Plate and shell heat exchanger

A third type of heat exchanger is a plate and shell heat exchanger, which combines plate heat exchanger with shell and tube heat exchanger technologies. The heart of the heat exchanger contains a fully welded circular plate pack made by pressing and cutting round plates and welding them together. Nozzles carry flow in and out of the platepack (the 'Plate side' flowpath). The fully welded platepack is assembled into an outer shell that creates a second flowpath ( the 'Shell side'). Plate and shell technology offers high heat transfer, high pressure, high operating temperature, uling and close approach temperature. In particular, it does completely without gaskets, which provides security against leakage at high pressures and temperatures.

Plate fin heat exchanger

This type of heat exchanger uses "sandwiched" passages containing fins to increase the effectiveness of the unit. The designs include crossflow and counterflow coupled with various fin configurations such as straight fins, offset fins and wavy fins.

Plate and fin heat exchangers are usually made of aluminum alloys, which provide high heat transfer efficiency.

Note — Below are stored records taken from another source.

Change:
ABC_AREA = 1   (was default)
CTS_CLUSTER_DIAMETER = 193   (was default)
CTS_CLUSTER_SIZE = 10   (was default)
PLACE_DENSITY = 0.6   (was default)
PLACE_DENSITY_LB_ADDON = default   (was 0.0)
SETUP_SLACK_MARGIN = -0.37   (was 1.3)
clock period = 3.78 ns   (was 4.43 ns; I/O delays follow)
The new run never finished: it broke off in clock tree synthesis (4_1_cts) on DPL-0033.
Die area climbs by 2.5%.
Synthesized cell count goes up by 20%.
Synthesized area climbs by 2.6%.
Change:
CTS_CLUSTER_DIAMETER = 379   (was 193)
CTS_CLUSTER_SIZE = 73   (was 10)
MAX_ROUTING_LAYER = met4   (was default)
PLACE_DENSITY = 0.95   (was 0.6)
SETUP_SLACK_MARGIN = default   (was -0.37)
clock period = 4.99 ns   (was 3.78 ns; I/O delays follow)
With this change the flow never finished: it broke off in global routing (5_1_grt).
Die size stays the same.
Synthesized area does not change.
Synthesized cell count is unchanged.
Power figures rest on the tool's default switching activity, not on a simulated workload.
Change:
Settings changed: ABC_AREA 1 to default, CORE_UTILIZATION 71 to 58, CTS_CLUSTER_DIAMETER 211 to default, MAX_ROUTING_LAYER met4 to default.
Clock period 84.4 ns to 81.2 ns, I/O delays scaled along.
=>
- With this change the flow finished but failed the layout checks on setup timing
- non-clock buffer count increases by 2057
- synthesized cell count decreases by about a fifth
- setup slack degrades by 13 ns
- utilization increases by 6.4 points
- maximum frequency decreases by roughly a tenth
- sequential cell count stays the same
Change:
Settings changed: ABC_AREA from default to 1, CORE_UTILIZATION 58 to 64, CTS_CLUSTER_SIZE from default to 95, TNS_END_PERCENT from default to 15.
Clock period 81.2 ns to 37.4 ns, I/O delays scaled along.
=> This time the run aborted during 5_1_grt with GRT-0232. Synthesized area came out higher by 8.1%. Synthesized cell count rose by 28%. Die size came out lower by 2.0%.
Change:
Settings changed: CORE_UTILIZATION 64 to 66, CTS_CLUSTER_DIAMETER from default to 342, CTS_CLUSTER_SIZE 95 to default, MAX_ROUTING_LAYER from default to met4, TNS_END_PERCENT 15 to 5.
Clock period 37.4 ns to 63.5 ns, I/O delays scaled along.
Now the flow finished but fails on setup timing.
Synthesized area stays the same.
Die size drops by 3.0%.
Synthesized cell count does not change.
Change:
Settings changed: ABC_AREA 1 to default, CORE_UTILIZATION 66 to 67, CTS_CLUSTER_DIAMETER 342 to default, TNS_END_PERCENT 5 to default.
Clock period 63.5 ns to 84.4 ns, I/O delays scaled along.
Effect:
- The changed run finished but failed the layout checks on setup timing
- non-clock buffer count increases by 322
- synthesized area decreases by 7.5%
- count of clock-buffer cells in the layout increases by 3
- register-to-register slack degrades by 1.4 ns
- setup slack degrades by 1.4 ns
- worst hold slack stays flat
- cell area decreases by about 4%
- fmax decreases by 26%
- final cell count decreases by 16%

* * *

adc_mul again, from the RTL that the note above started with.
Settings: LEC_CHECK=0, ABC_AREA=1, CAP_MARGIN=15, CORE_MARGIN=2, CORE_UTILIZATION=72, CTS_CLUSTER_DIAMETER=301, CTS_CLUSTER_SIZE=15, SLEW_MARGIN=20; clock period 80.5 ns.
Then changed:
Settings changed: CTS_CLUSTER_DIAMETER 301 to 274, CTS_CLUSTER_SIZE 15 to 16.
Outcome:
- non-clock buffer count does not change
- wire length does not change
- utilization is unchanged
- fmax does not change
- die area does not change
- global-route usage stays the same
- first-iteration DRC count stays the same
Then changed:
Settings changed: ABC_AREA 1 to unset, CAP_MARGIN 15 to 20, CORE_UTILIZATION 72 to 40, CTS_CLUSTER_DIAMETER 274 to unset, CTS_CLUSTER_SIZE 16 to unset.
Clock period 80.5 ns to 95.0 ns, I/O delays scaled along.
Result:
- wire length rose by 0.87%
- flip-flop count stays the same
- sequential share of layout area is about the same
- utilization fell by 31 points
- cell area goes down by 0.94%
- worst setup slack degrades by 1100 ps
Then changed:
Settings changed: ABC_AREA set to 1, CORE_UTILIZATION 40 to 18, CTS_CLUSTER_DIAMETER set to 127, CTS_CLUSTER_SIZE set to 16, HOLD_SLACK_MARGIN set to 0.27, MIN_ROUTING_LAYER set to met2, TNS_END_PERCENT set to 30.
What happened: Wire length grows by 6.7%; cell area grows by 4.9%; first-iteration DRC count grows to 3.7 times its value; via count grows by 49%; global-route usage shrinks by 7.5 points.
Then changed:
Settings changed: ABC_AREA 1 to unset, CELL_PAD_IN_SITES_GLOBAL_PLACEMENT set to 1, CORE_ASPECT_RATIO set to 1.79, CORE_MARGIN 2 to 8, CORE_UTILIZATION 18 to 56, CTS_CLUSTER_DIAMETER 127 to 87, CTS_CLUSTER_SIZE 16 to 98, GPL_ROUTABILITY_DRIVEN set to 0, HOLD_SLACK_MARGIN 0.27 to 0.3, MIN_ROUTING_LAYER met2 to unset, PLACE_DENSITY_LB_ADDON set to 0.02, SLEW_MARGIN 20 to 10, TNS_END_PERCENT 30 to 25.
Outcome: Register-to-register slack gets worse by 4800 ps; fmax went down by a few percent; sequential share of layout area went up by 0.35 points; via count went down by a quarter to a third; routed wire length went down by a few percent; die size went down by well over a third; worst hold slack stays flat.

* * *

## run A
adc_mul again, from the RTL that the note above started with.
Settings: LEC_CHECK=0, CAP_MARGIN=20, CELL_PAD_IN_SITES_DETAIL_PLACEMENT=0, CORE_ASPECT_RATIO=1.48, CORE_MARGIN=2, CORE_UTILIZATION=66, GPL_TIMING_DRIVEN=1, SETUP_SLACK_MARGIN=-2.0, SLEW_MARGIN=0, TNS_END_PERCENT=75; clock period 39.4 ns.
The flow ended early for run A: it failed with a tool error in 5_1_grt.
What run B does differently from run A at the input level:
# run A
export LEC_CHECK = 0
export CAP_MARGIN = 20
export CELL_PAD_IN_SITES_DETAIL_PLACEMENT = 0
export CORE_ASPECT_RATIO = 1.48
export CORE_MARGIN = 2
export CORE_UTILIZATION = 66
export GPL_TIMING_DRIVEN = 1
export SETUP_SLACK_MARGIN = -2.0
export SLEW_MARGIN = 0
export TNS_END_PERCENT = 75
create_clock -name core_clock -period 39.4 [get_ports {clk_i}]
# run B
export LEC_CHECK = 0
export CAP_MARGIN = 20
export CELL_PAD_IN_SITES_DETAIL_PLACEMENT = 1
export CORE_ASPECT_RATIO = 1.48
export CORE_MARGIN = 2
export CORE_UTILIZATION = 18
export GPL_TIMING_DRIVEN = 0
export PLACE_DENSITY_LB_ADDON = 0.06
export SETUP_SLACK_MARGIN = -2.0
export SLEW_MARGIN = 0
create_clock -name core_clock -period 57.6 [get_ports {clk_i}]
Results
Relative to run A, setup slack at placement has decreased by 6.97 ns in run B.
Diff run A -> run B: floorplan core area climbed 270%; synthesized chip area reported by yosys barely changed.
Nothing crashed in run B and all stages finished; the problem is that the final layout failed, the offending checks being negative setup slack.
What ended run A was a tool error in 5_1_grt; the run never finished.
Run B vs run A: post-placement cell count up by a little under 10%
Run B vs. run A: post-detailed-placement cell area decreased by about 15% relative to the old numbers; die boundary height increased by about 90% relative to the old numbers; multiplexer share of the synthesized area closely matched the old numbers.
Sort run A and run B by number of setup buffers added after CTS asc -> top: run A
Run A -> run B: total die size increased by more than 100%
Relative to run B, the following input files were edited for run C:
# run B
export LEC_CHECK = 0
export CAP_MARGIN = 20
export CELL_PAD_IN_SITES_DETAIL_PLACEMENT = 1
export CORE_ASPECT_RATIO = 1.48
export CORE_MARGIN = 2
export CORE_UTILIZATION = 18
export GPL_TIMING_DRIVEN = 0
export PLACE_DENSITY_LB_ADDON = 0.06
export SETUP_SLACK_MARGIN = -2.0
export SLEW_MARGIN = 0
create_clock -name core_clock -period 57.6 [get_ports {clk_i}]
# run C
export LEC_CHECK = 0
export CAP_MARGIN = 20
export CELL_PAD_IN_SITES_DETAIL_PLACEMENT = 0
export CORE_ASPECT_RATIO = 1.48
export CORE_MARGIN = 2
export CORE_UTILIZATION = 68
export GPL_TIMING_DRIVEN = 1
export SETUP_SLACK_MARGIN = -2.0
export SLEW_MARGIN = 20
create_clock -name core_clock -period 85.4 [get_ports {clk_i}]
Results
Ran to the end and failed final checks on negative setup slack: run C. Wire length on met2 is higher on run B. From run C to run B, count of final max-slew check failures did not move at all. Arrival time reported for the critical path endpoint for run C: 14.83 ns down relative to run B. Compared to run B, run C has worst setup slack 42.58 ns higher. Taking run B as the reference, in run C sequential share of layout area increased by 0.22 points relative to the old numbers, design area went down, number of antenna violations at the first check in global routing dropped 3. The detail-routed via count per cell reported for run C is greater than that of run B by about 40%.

The material enables the system to operate at a lower temperature difference and reduce the weight of the equipment. Plate and fin heat exchangers are mostly used for low temperature services such as natural gas, helium and oxygen liquefaction plants, air separation plants and transport industries such as motor and aircraft engines.

Advantages of plate and fin heat exchangers:

• High heat transfer efficiency especially in gas treatment
• Larger heat transfer area
• Approximately 5 times lighter in weight than that of shell and tube heat exchanger.
• Able to withstand high pressure

Disadvantages of plate and fin heat exchangers:

• Might cause clogging as the pathways are very narrow
• Difficult to clean the pathways
• Aluminum alloys are susceptible to Mercury Liquid Embrittlement Failure

Pillow plate heat exchanger

A pillow plate exchanger is commonly used in the dairy industry for cooling milk in large direct-expansion stainless steel bulk tanks. The pillow plate allows for cooling across nearly the entire surface area of the tank, without gaps that would occur between pipes welded to the exterior of the tank.

The pillow plate is constructed using a thin sheet of metal spot-welded to the surface of another thicker sheet of metal. The thin plate is welded in a regular pattern of dots or with a serpentine pattern of weld lines. After welding the enclosed space is pressurised with sufficient force to cause the thin metal to bulge out around the welds, providing a space for heat exchanger liquids to flow, and creating a characteristic appearance of a swelled pillow formed out of metal.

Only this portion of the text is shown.